Left to right are:
Snafu aka Prairie Fauna Situation Normal At Duality (13 months)
Mando aka Lighthouse This Is The Way Of Duality SH WDX (6 years)
Yolo aka Duality Memento Mori (22 months)
This last fall Snafu was just a wee baby and stayed home to grow up, but will be coming to hunt with us and learn about field trial stuff this year.

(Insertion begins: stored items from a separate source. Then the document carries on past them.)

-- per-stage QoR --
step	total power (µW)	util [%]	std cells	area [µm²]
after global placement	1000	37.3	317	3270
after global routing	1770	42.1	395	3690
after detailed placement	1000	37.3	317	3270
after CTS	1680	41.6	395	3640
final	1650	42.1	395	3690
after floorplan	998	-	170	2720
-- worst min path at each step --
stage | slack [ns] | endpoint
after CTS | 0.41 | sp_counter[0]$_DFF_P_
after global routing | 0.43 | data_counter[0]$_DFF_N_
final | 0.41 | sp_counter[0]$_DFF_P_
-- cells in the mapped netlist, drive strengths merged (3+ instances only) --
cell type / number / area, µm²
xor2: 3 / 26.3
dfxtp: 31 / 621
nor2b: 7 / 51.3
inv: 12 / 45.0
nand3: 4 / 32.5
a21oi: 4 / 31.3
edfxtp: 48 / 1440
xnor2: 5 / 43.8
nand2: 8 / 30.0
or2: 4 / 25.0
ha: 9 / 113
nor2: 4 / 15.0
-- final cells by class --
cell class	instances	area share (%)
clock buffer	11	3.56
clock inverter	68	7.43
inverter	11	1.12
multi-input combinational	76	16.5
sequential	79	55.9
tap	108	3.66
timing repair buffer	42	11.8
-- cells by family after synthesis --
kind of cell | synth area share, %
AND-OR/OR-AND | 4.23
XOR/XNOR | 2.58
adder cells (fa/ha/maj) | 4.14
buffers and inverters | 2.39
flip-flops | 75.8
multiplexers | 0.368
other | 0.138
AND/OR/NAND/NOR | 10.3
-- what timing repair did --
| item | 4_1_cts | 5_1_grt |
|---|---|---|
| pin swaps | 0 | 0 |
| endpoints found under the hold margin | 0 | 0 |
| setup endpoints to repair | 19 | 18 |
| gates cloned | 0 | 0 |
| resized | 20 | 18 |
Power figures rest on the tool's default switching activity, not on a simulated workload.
==> constraint.sdc <==
current_design bot_run

set clk_period 11.3
set clk_io_pct 0.2

create_clock -name clk0 -period $clk_period [get_ports {clk}]

set non_clock_inputs [all_inputs -no_clocks]
set_input_delay [expr $clk_period * $clk_io_pct] -clock clk0 $non_clock_inputs
set_output_delay [expr $clk_period * $clk_io_pct] -clock clk0 [all_outputs]
==> run.sh <==
#!/bin/bash
# OpenROAD 26Q1-2900-gdf79404cd8, Yosys 0.63+post, stock flow scripts
make -C /OpenROAD-flow-scripts/flow DESIGN_CONFIG=/design/flow/config.mk WORK_HOME=/design/flow/orfs finish
==> config.mk <==
export PLATFORM = sky130hd
export DESIGN_NAME = bot_run
export DESIGN_NICKNAME = bot_run
export VERILOG_FILES = /design/flow/design.v
export SDC_FILE = /design/flow/constraint.sdc
export NUM_CORES = 4
export LEC_CHECK = 1
export CORE_UTILIZATION = 50
==> design.v <==
module bot_run(input clk,    input rst,
    input [11:0] left_sensor,
    input [11:0] center_sensor,
    input [11:0] right_sensor,
	 input start,
	 input [21:0]distance,
    output reg M1_A_1A_right,    
    output reg M1_A_1B,   		   
	 output reg M2_A_1A_left,     
    output reg M2_A_1B,   		   
	 output reg led
);
	reg pwm_signal;
	reg [3:0]counter;
	reg [3:0]nodecount;
	wire [4:0]node;
	reg [32:0]timer;
	reg a;
	reg state;
	reg [32:0] delay_counter;
	initial counter =0;
	initial state = 0;
	always@(posedge clk )
	begin
		pwm_signal <= (counter < 5'b1000) ? 1 : 0; 
		counter <= counter+1;
	end
always @(posedge clk) 
begin
	if(start == 1) 
		state = 1;
	case(state)
	0: begin
			M1_A_1A_right <= 0;    
			M1_A_1B <= 0;    
			M2_A_1A_left <=0 ;    
			M2_A_1B <= 0;   
	  	end
	1: begin
			if(left_sensor < 500 && right_sensor < 500 && center_sensor > 500)
			begin
				M1_A_1A_right <= pwm_signal;    
				M1_A_1B <= 0;    
				M2_A_1A_left <= pwm_signal;    
				M2_A_1B <= 0;   
			end
			if(left_sensor > 500 && right_sensor > 500) 
			begin
				if(delay_counter <= 3_125_000) begin
					M1_A_1A_right <= 0;    
					M1_A_1B <= 0;    
					M2_A_1A_left <=0 ;    
					M2_A_1B <= 0;   
					a <= 1;
				end
				else if(delay_counter == 3_125_000) begin
					a <= 0;
					delay_counter = 0;
				end
				delay_counter = delay_counter + 1;
				if(a != 1) 
				begin
					M1_A_1A_right <= pwm_signal;    
					M1_A_1B <= 0;    
					M2_A_1A_left <=0 ;    
					M2_A_1B <= pwm_signal;   
				end
			end
			else if(left_sensor > 500 && right_sensor < 500)
			begin
				M1_A_1A_right <= pwm_signal;    
				M1_A_1B <= 0;    
				M2_A_1A_left <=0 ;    
				M2_A_1B <= pwm_signal;   
			end
			else if(left_sensor < 500 && right_sensor > 500)
			begin
				M1_A_1A_right <=0 ;    
				M1_A_1B <= pwm_signal;    
				M2_A_1A_left <=pwm_signal ;    
				M2_A_1B <= 0;   
			end
			else if(left_sensor < 200 && right_sensor < 200 && center_sensor < 200)
			begin
				M1_A_1A_right <=0 ;    
				M1_A_1B <= pwm_signal;    
				M2_A_1A_left <=0 ;    
				M2_A_1B <= pwm_signal;   
			end
			else 
			begin
				M1_A_1A_right <= pwm_signal;    
				M1_A_1B <= 0;    
				M2_A_1A_left <= pwm_signal;    
				M2_A_1B <= 0;   
			end
		end
	endcase
end
always@(posedge clk)
begin
	if(left_sensor > 500 && right_sensor > 500 && center_sensor > 500 && timer == 0)
	begin
		nodecount <= nodecount + 1;
		led = led + 1;
		timer <= 6_250_000;
	end
	if(timer > 0) 
		timer <= timer - 1;
end
assign node = nodecount;
endmodule
==> results.cfg <==
; synthesis and place-and-route metrics
[drt]
routed_via_density = 5.44
drc = 0
dr.pass1.iters = 4
drt_wl_total_mm = 7.30
antenna_cells = 0
drtIter0Drc = 108
ant_nets = 0
vias = 2823
wire_per_inst_microns = 14.1

[logic_synthesis]
edf_count = 72
yosys-stat-area_sq_um = 4150
synth-async-reset-ratio_pct = 0
syn_area_per_cell_sq_um = 11.5
synth.distinct_cells = 49
synth_seq_share_pct = 55.0
ff_type = edfxtp_1
synthesis.area_sq_um = 4150
synth_flops = 78
yosys_cells = 361
synth_cells = 361
ys_warn_count = 1

[sta]
fin_crit_sh_pct = 38.4
setup_ws_ns = 6.96
worstMarginPinSlew_ns = 0.823
rsz0062_at_grt = false
finalHoldViolations = 0
fin_setup_tns_ns = 0
slew_viol_final = 0
fmax_ghz = 0.231
period_minus_slack_ns = 4.34
fin_skew_ns = 0.0144
setup_violations = 0
slew_headroom_pct = 44.6

[clock_network]
worstSkewPairLatency_ns = 0.35
cts_tree = built
ctsHtreeMaxLevel = 3
cts_resized = 0
cts_hold_buf = 0
cts_root_buf = clkbuf_8
cts.sinks = 78
cts_buffers = 9
post_cts.repair.setup_buffers = 0
clockBufferDepth = 2
clk_pin_slew_worst_paths_ns = 0.08

[place]
dp.cells = 503
pre_cts_ws_ns = 6.62
place_hpwl_mm = 5.15
place_congestion = 0.801
port_buffers = 42

[die]
die_y_microns = 93.1
die_area_sq_um = 8660
num_rows = 32
io_pins = 66
fp_util_pct = 52.6
core_area_sq_um = 7890
die-width_microns = 93.1

[critical_path]
critPathArrivalTime_ns = 4.34
critPathBufInv = 2
cp-start-kind = primary input
worst-path-max-fanout = 33
path_delay_family = buffers and inverters
critical_path_class = in2reg
rrSetupSlack_ns = 8.83
crit_path_max_incr_delay_ns = 0.48
critPathMostFrequentCell = nand2_1
crit_slowest_cell = clkdlybuf4s50_1
crit_path_end_kind = register
cp_cell_sequence = clkdlybuf4s50_1, nand4_1, o41a_1, a21oi_1, nand2_1, nand2_1, buf_4
required_ns = 11.30

[final_layout]
logic_area_sq_um = 1790
utilization_pct = 61.8
top_regs = delay_counter (33), timer (33), counter (4)
drive_above_1_share_pct = 8.87
area_delta_synth_final_pct = 17.5
finalNonFillerCells = 519
seq_area_sq_um = 2280
fillers = 618

[job]
warnings = 50
cap_viol_max_count = 0

[run_status]
outcome = finished, final reports clean

[power]
p_per_area_nw_per_um2 = 157
finalPower_mw = 0.766
peakVddDrop_mv = 0.109
leakagePower_nw = 1.71

[min_path]
min_path_type = reg2reg

[global_route]
grt_max_degree = 34
grt_pass1_wl_mm = 13.0
grt_pass1_vias = 2805
antenna_found_initial = 0
grt.total_usage_pct = 20.1
overflow = 0
-- cell families after synthesis --
kind of cell	Yosys count	share of synthesized area (%)
compound gates	23	4.25
fa+ha+maj	4	1.21
flops	78	55.0
buf+inv	18	1.81
simple gates	176	24.6
mux	1	0.241
xor+xnor	61	12.9
-- cell usage after synthesis (3+ instances only) --
library cell  count  share of area (%)
or4_1             3               0.54
nor3_1           15                1.8
or3_1             3               0.45
xnor2_1          45                9.5
clkbuf_1          3               0.27
nor4_1           15                2.3
nand3_1          22                2.7
and2_1            4               0.60
inv_1            13                1.2
nand2_1          28                2.5
dfxtp_1           6                2.9
xor2_1           16                3.4
nor4b_1           4               0.84
or2_2             4               0.60
nor2_1           36                3.3
o21a_1            3               0.54
o311ai_0          3               0.63
a21oi_1           5               0.60
and4_1            3               0.63
edfxtp_1         72                 52
and3_1           10                1.5
ha_1              4                1.2
nand4_1           9                1.4
-- layout by cell type (no fill, tap or decap), drive strengths merged, types with 4 or more instances in the layout --
cell	instances
edfxtp	72
xnor2	45
clkdlybuf4s50	42
nor2	37
nand2	28
nand3	22
nor4	19
xor2	16
nor3	15
inv	14
and3	10
nand4	10
clkbuf	9
dfxtp	6
a21oi	5
or4	5
and2	4
or2	4
nor4b	4
ha	4
clkinv	4
nand3b	4
-- report_power, final --
group          total, mW  leakage (nW)  switching (mW)  internal, mW
clock network      0.192        0.0860           0.110        0.0819
registers          0.456         0.806          0.0663         0.390
logic              0.117         0.814          0.0510        0.0665
total              0.766          1.71           0.228         0.538
-- area by class of cell --
class                      instances  area share, %
clock buffer                       9           2.54
clock inverter                     7           1.21
tap                              102           2.62
multi-input combinational        265           36.7
timing repair buffer              45           9.09
inverter                          13           1.00
sequential                        78           46.8
-- metrics by stage --
stage	cell area [sq um]	hold WS, ns
finish	4870	0.400
global route	4870	0.426
CTS	4870	0.406
detailed placement	4690	0.386
global placement	4690	0.381
floorplan	4150	0.365
-- layer usage --
layer  routed length, microns  GRT usage, %  vias to the layer above
met5                        0             0                        -
met4                       72          1.79                        0
met3                      179          3.64                        6
met2                     3510          31.7                       22
met1                     3540          32.9                     1350
li1                         -             -                     1445
-- final timing paths --
kind                                 from                 endpoint  depth (start not counted)
setup / recovery           left_sensor[5]  timer[27]$_SDFFCE_PP0P_                          7
hold / removal         counter[0]$_DFF_P_       counter[0]$_DFF_P_                          1
setup reg to reg  timer[22]$_SDFFCE_PP1P_  timer[27]$_SDFFCE_PP0P_                          6
hold reg to reg        counter[0]$_DFF_P_       counter[0]$_DFF_P_                          1
Power and IR drop assume default switching activity.
==> run.sh <==
#!/bin/bash
# OpenROAD 26Q1-2900-gdf79404cd8, Yosys 0.63+post, stock flow scripts
make -C /OpenROAD-flow-scripts/flow DESIGN_CONFIG=/design/flow/config.mk WORK_HOME=/design/flow/orfs finish
==> design.v <==
module run_execute(
	input clk,    
	input rst,
   input [11:0] left_sensor,
   input [11:0] center_sensor,
   input [11:0] right_sensor,
	input [9:0]distance,
	input start,
	output reg led,
	output reg [1:0]send_tx,
   output reg M1_A_1A_right,    
   output reg M1_A_1B,   		   
	output reg M2_A_1A_left,     
   output reg M2_A_1B,   		   
	output reg [7:0] nodecount,
	input [4:0] previous_state,
	input [4:0] next_state,
	input wire [4:0]node_state
);
	reg pwm_signal;
	reg [3:0]counter;
	wire [4:0]node;
	reg [32:0]timer;
	reg a;
	reg [1:0] state;
	reg [32:0] delay_counter;
	initial counter =0;
	initial state = 2'b00;
	reg [3:0]turn_dec;
	parameter move_st = 1;
	parameter turn_right = 2;
	parameter turn_left = 3;
	parameter move_back = 4;
	parameter delay = 5;
	parameter u_turn = 6;
	always@(posedge clk )
	begin
		pwm_signal <= (counter < 5'b1000) ? 1 : 0; 
		counter <= counter+1;
	end
always@(posedge clk)
begin
 case(turn_dec)
	move_st:
		begin
			if(left_sensor < 500 && right_sensor < 500)begin
				M1_A_1A_right <= pwm_signal;   
				M1_A_1B <= 0;   					 
				M2_A_1A_left <= pwm_signal;    
				M2_A_1B <= 0;  					 
			end
			if(left_sensor > 500 && right_sensor < 500)begin
					M1_A_1A_right <= pwm_signal;   
					M1_A_1B <= 0;   					 
					M2_A_1A_left <= 0;    
					M2_A_1B <= pwm_signal;  					 
			end
			if(left_sensor < 500 && right_sensor > 500)begin
				M1_A_1A_right <= 0;   
				M1_A_1B <= pwm_signal;   					 
				M2_A_1A_left <= pwm_signal;    
				M2_A_1B <= 0;  					 
			end
		end
	turn_right:
		begin
			if(left_sensor > 500 && center_sensor>500 &&right_sensor > 500)begin
				M1_A_1A_right <= 0;   
				M1_A_1B <= pwm_signal;   					 
				M2_A_1A_left <= pwm_signal;    
				M2_A_1B <= 0;  					 
			end
			if(left_sensor < 500 && right_sensor < 500)begin
				M1_A_1A_right <= pwm_signal;   
				M1_A_1B <= 0;   					 
				M2_A_1A_left <= pwm_signal;    
				M2_A_1B <= 0;  					 
			end
			if(left_sensor > 500 && right_sensor < 500)begin
				M1_A_1A_right <= pwm_signal;   
				M1_A_1B <= 0;   					 
				M2_A_1A_left <= 0;    
				M2_A_1B <= pwm_signal;  					 
			end
			if(left_sensor < 500 && right_sensor > 500)begin
				M1_A_1A_right <= 0;   
				M1_A_1B <= pwm_signal;   					 
				M2_A_1A_left <= pwm_signal;    
				M2_A_1B <= 0;  					 
			end
		end
	turn_left:
		begin
			if(left_sensor > 500 &&center_sensor>500 &&  right_sensor > 500)begin
				M1_A_1A_right <= pwm_signal;   
				M1_A_1B <= 0;   					 
				M2_A_1A_left <= 0;    
				M2_A_1B <= pwm_signal;  					 
			end
			if(left_sensor < 500 && right_sensor < 500)begin
				M1_A_1A_right <= pwm_signal;   
				M1_A_1B <= 0;   					
				M2_A_1A_left <= pwm_signal;   
				M2_A_1B <= 0;  					
			end
			if(left_sensor > 500 && right_sensor < 500)begin
				M1_A_1A_right <= pwm_signal;   
				M1_A_1B <= 0;   					 
				M2_A_1A_left <= 0;    
				M2_A_1B <= pwm_signal;  					 
			end
			if(left_sensor < 500 && right_sensor > 500)begin
				M1_A_1A_right <= 0;   
				M1_A_1B <= pwm_signal;   					 
				M2_A_1A_left <= pwm_signal;    
				M2_A_1B <= 0;  					 
			end
		end
	move_back:
		begin
			if(left_sensor > 500 && right_sensor > 500)begin
				M1_A_1A_right <= 0;  
				M1_A_1B <= pwm_signal;   					 
				M2_A_1A_left <= 0;    
				M2_A_1B <= pwm_signal;  					 
			end
		end
	delay:
		begin
			M1_A_1A_right <= 0;  
			M1_A_1B <= 0;   				
			M2_A_1A_left <= 0;    
			M2_A_1B <= 0;  				
		end
 endcase
end
always@(posedge clk)
	begin
	if(start == 1)
		state = 0;
	case(node_state)
		0:if(next_state == 1 )
			begin
				turn_dec = move_st;
			end
		1:begin
			if(previous_state == 0 && next_state == 29)
				turn_dec = turn_right;
			if(previous_state == 0 && next_state == 2)
				turn_dec = turn_right;
			end
		29:begin
			if(previous_state == 1 && next_state == 20)
				turn_dec = turn_left;
			if(previous_state == 1 && next_state == 28)
				turn_dec = turn_right;
		end
		20:begin
			if(previous_state == 29 && next_state == 24)
				turn_dec = turn_right;
			if(previous_state == 29 && next_state == 21)
				turn_dec = turn_left;
			if(previous_state == 24 && next_state == 21)
				turn_dec = move_st;
			if(previous_state == 24 && next_state == 29)
				turn_dec = turn_left;
		end
		24:begin
			if(previous_state == 20 && next_state == 25)
				turn_dec = turn_right;
			if(previous_state == 25 && next_state == 20)
				turn_dec = turn_left;
		end
		25:begin
			if(previous_state == 24 && next_state == 26)
				turn_dec = move_st;
			if(previous_state == 26 && next_state == 24)
				turn_dec = move_st;
		end
		26:begin
			if(previous_state == 25 && next_state == 27)
				turn_dec = turn_right;
			if(previous_state == 25 && next_state == 28)
				turn_dec = move_st;
			if(previous_state == 28 && next_state == 27)
				turn_dec = turn_left;
			if(previous_state == 28 && next_state == 25)
				turn_dec = move_st;
			if(previous_state == 27 && next_state == 28)
				turn_dec = turn_right;
			if(previous_state == 27 && next_state == 25)
				turn_dec = turn_left;
		end
		27:
			if(previous_state == 26 && next_state == 26)
				turn_dec = u_turn;
		28:begin
			if(previous_state == 26 && next_state == 29)
				turn_dec = turn_right;
			if(previous_state == 29 && next_state == 26)
				turn_dec = turn_left;
			end
		21:begin
			if(previous_state == 20 && next_state == 22)
				turn_dec = turn_left;
			if(previous_state == 20 && next_state == 23)
				turn_dec = turn_right;
			if(previous_state == 23 && next_state == 20)
				turn_dec = turn_left;
			if(previous_state == 22 && next_state == 20)
				turn_dec = turn_right;
		end
	endcase		
end
always@(posedge clk) begin
		if(left_sensor > 500 && right_sensor > 500 && center_sensor > 500 && timer == 0)
		begin
			nodecount <= nodecount + 1;
			led = led + 1;
			timer <= 6_250_000;
		end
		if(timer > 0) 
			timer <= timer - 1;
end
assign node = nodecount;
initial send_tx = 0;
always@(posedge clk)
	begin
		if(distance <= 9)
				send_tx = 1;
		else if(distance <=5)
			send_tx = 2;
		else 
			send_tx = 0;
	end
endmodule
==> constraint.sdc <==
current_design run_execute

set clk_period 14.9
set clk_io_pct 0.2

create_clock -name clk0 -period $clk_period [get_ports {clk}]

set non_clock_inputs [all_inputs -no_clocks]
set_input_delay [expr $clk_period * $clk_io_pct] -clock clk0 $non_clock_inputs
set_output_delay [expr $clk_period * $clk_io_pct] -clock clk0 [all_outputs]
==> config.mk <==
export PLATFORM = sky130hd
export DESIGN_NAME = run_execute
export DESIGN_NICKNAME = run_execute
export VERILOG_FILES = /design/flow/design.v
export SDC_FILE = /design/flow/constraint.sdc
export NUM_CORES = 4
export LEC_CHECK = 1
export CORE_UTILIZATION = 50
==> flow_summary.rst <==
Implementation results
======================

.. list-table::
   :header-rows: 1

   * - Metric
     - Value
   * - Run status
     - complete, no violations
   * - Number of H-tree levels
     - 2
   * - Endpoints failing setup
     - 0
   * - Maximum number of pins on one net before global-route repair
     - 22
   * - Vias post-DR
     - roughly 3100
   * - Overall power consumption
     - 0.000377 W
   * - Element type at the critical path start
     - input pin
   * - Yosys top cell by instances
     - edfxtp_1
   * - Least-Margin Pin Slew
     - a little under 0.8 ns
   * - Vias in the first global route
     - just under 3000
   * - Minimum period implied by the final worst setup slack
     - roughly 5.4 ns
   * - Layout cell share with drive strength beyond 1
     - 5.87%
   * - Area growth syn-to-layout
     - 25.0%
   * - Number of buffers added to fix hold violations after cts
     - 0
   * - Fraction of met3 tracks used by global routing
     - under 10%
   * - Flip-flops with a built-in enable
     - between 40 and 50
   * - Clock buffers created by TritonCTS
     - 5
   * - Aggregate negative setup slack
     - 0 ns
   * - Antenna viol nets, final
     - 0
   * - Category of the most critical setup path
     - in2reg
   * - Dpl hpwl
     - 5.91 mm
   * - Most used flip-flop cell
     - edfxtp_1
   * - Summed area of non-filler cells in the final layout
     - between 4000 and 5000 µm²
   * - Post-route DRC violation count
     - 0
   * - Tally of OpenROAD warnings
     - 30
   * - Setup slack after layout
     - around 9.5 ns
   * - Worst-case register-to-register setup slack
     - 11.60 ns
   * - Max Slew Vio Count
     - 0
   * - Drt first pass iters
     - 4
   * - Clk sink count
     - approximately 56
   * - PwrDens
     - a little over 80 nW/µm²
   * - Number of diodes
     - 0
   * - Hold/Removal Path Class
     - reg2reg
   * - Worst Hold End
     - counter[0]
   * - R2R Path Start
     - timer[8]
   * - Mapped Avg Cell Area
     - around 9.4 µm²
   * - Cell area after synthesis
     - 3660 µm²
   * - Initial detailed-routing violation count
     - around 100
   * - Category of the worst setup path capture point
     - flip-flop
   * - Worst Reg-to-Reg Cells
     - 5
   * - Placed cell count
     - approximately 550
   * - Wire length per cell
     - roughly 14 µm
   * - Unique masters post-synth
     - roughly 67
   * - Initial antenna violation count
     - 0
   * - Core footprint
     - between 6000 and 7000 µm²
   * - Initial core utilization
     - a little over half
   * - Number of warnings issued by yosys
     - 1
   * - Number of top-level pins
     - 79
   * - Max VDD drop
     - 0.0391 mV
   * - Count of placed standard cells in the final layout, fillers left out
     - roughly 560
   * - Critical path required time
     - between 15 and 20 ns
   * - Cells in synth_stat.txt
     - slightly below 400
   * - Yosys stat chip area
     - between 3000 and 4000 µm²
   * - Ranking of synthesized cells by instance count
     - edfxtp_1, nor2_1, nand2_1
   * - Horizontal die dimension
     - roughly 88 µm
   * - Vertical die dimension
     - a little under 90 µm
   * - Area of the die
     - approximately 7700 µm²
   * - Number of gates resized after cts
     - 0
   * - Arrival time at the worst endpoint
     - approximately 5.6 ns
   * - Beginning of the worst hold path
     - counter[0]
   * - Final count of hold timing violations
     - 0
   * - Post CTS Setup Buffer Count
     - 0
   * - Global-route wire length before repair
     - between 10 and 15 mm
   * - Share of flip-flops with an asynchronous set or reset after synthesis
     - 0%
   * - Number of I/O port buffers
     - between 70 and 80
   * - Biggest area consumer among synthesized cells
     - edfxtp_1
   * - Share of the yosys chip area belonging to registers
     - approximately 43%
   * - Terminus of the critical flop-to-flop path
     - nodecount[4]
   * - Achievable Freq
     - 185 MHz
   * - DP Area
     - 4480 µm²
   * - Clock input transition at the sequential cells of the worst setup and hold paths
     - 0.10 ns
   * - Rel. slew slack
     - between 40% and 50%
   * - Maximum clock insertion buffer count
     - 2
   * - Biggest area cells
     - edfxtp_1, xnor2_1, dfxtp_1
   * - Late-Pin Clk Latency
     - 0.31 ns
   * - Number of standard-cell rows in the floorplan
     - 30
   * - Worst Path Max Fanout
     - 19
   * - GRT Overall Usage
     - around 22%
   * - Leakage power of the design
     - about 1.5 nW
   * - Routability cong.
     - a little under 1
   * - Met2 demand-to-capacity share in global routing
     - between 30% and 40%
   * - Maximum clock skew at final layout
     - 0.00998 ns
   * - Hold Path Stages
     - 1
   * - Vias per cell
     - between 5 and 6
   * - Register bit total from synthesis
     - around 56
   * - CTS tree
     - yes
   * - Total grt overflow
     - 0
   * - Worst slack at placement
     - between 9 and 10 ns
   * - Max cap viols
     - 0
   * - Routing usage on met1
     - approximately a third
   * - Buffer type at the clock tree root
     - clkbuf_8
   * - Share of the synthesized area in the top cell type
     - a little under two fifths
   * - Layer with the highest usage after global routing
     - met2
   * - Synthesized instance count
     - approximately 390
   * - Setup repair after global routing missed its margin
     - no
   * - Post-route fraction of the period consumed by the critical path
     - between 30 and 40%
   * - Wire length reported by the detailed router
     - just under 8 mm
==> flip-flops by register name, indices dropped and copies added, names as in the netlist <==
register       cells
M2_A_1B            1
M1_A_1B            1
turn_dec           3
nodecount          8
counter            4
M2_A_1A_left       1
timer             33
pwm_signal         1
send_tx            2
led                1
M1_A_1A_right      1
==> cell families after synthesis <==
group / count (synthesis) / synth area share [%]
buffers and inverters: 20 / 2.56
XOR/XNOR: 33 / 7.89
adder cells (fa/ha/maj): 4 / 1.37
flip-flops: 56 / 43.2
other: 1 / 0.102
AND/OR/NAND/NOR: 211 / 33.2
AND-OR/OR-AND: 61 / 11.2
multiplexers: 2 / 0.580
==> power by group <==
group / total (W) / switching (W) / internal (W)
clock: 0.0000862 / 0.0000516 / 0.0000346
sequential: 0.000217 / 0.0000212 / 0.000196
combinational: 0.0000730 / 0.0000319 / 0.0000411
total: 0.000377 / 0.000105 / 0.000272
==> worst max-delay path by stage <==
stage | startpoint | to | cells past startpoint
6_report | next_state[3] | turn_dec[0] | 7
4_1_cts | next_state[3] | turn_dec[0] | 7
5_1_grt | next_state[3] | turn_dec[0] | 7
==> metrics by stage <==
step | utilization [%] | hold WS (ns)
floorplan | - | 0.365
global placement | 64.6 | 0.378
detailed placement | 64.6 | 0.379
CTS | 65.9 | 0.414
global route | 65.9 | 0.432
finish | 65.9 | 0.410
==> cell type report <==
cell class | instances | area, µm²
Timing Repair Buffer | 77 | 766
Fill cell | 553 | 2360
Inverter | 7 | 26.3
Multi-Input combinational cell | 312 | 1990
Tap cell | 96 | 120
Clock inverter | 3 | 27.5
Clock buffer | 5 | 68.8
Sequential cell | 56 | 1580
==> critical path, cell delays in order <==
cell,delay (ns)
clkdlybuf4s50_1,0.86
or3b_4,0.50
nor4_4,0.33
nor2_1,0.09
or4_1,0.46
o31ai_1,0.25
nand4_1,0.12
==> placed cells by master, fill, tap and decap left out, types with 3 or more instances in the layout <==
cell type         n
nor4_1           12
and3_1            8
clkbuf_8          5
nand4_1           5
nand2b_1         12
o32ai_1           3
nand3b_1          4
xor2_1            6
a21oi_1          11
edfxtp_1         46
nand4b_1          6
inv_1             7
o22ai_1           6
nor2_1           44
xnor2_1          27
and3b_1           3
nand3_1          20
o21ai_0          11
o21a_1            8
nor2b_1          10
and2_1            4
nor3_1           19
nand2_1          31
or3_1             6
or4_1             3
o211ai_1          4
dfxtp_1          10
ha_1              4
or2_2             4
clkdlybuf4s50_1  75
==> layer usage <==
layer	part of all wire [%]	wire length, µm	up-vias
li1	-	-	1585
met1	44	3470	1433
met2	47	3710	111
met3	6.3	495	15
met4	2.2	174	0
met5	0	0	-
No activity file was given, so power comes from the tool's default toggle rates.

Mando and Yolo both had foxtails that have me worried about hunting pheasants in MN again. Yolo was behaving totally normally until he suddenly whined when he jumped or extended his right hip. Assuming he overdid it I rested him and gave him Carprofen. 12 hours later his abdomen was tight and he was more painful so I took him to the emergency vet. We did x-rays, bloodwork and urine and started antibiotics under the impression he had a really painful UTI. Under 24 hours later I was back because he was somehow more painful, so he was hospitalized with a constant infusion of medication for pain and a CT scan. His first CT showed he had an abscess in his iliopsoas muscle (a spinal support and hip flexor muscle) and left lung that required three CTs and 10 weeks of antibiotics to resolve, with a total around $18,000
Mando's was significantly more extensive. He had been acting totally normal, until he went outside for a last potty break before bed and when he came in he looked stressed and was panting. Initially I thought he was a just excited, but when I let him he felt warm. This was 2/8/26 around 930pm. I took his temp and he had a fever, so I brought him to the emergency vet. What happened next is what my nightmares are made of. His chest was more infection than lung on x-ray. They stabilized him overnight in oxygen, and the next morning he had a CT and went directly into a surgery where they cut straight down the center of his ribcage, opened him up, removed two lung lobes and some other tissue, flushed the chest and closed him back up. While in recovery, he stopped breathing and they had to re-intubate and breathe for him for over an hour before he started to breathe on his own. With complications, collapsed lungs, a second surgery three weeks later, antibiotic resistant infection, and all the other challenges he faced we were not out of the woods until the beginning of April with a bill over $85,000. There's a good chance hunting is not something his lungs will be capable of again.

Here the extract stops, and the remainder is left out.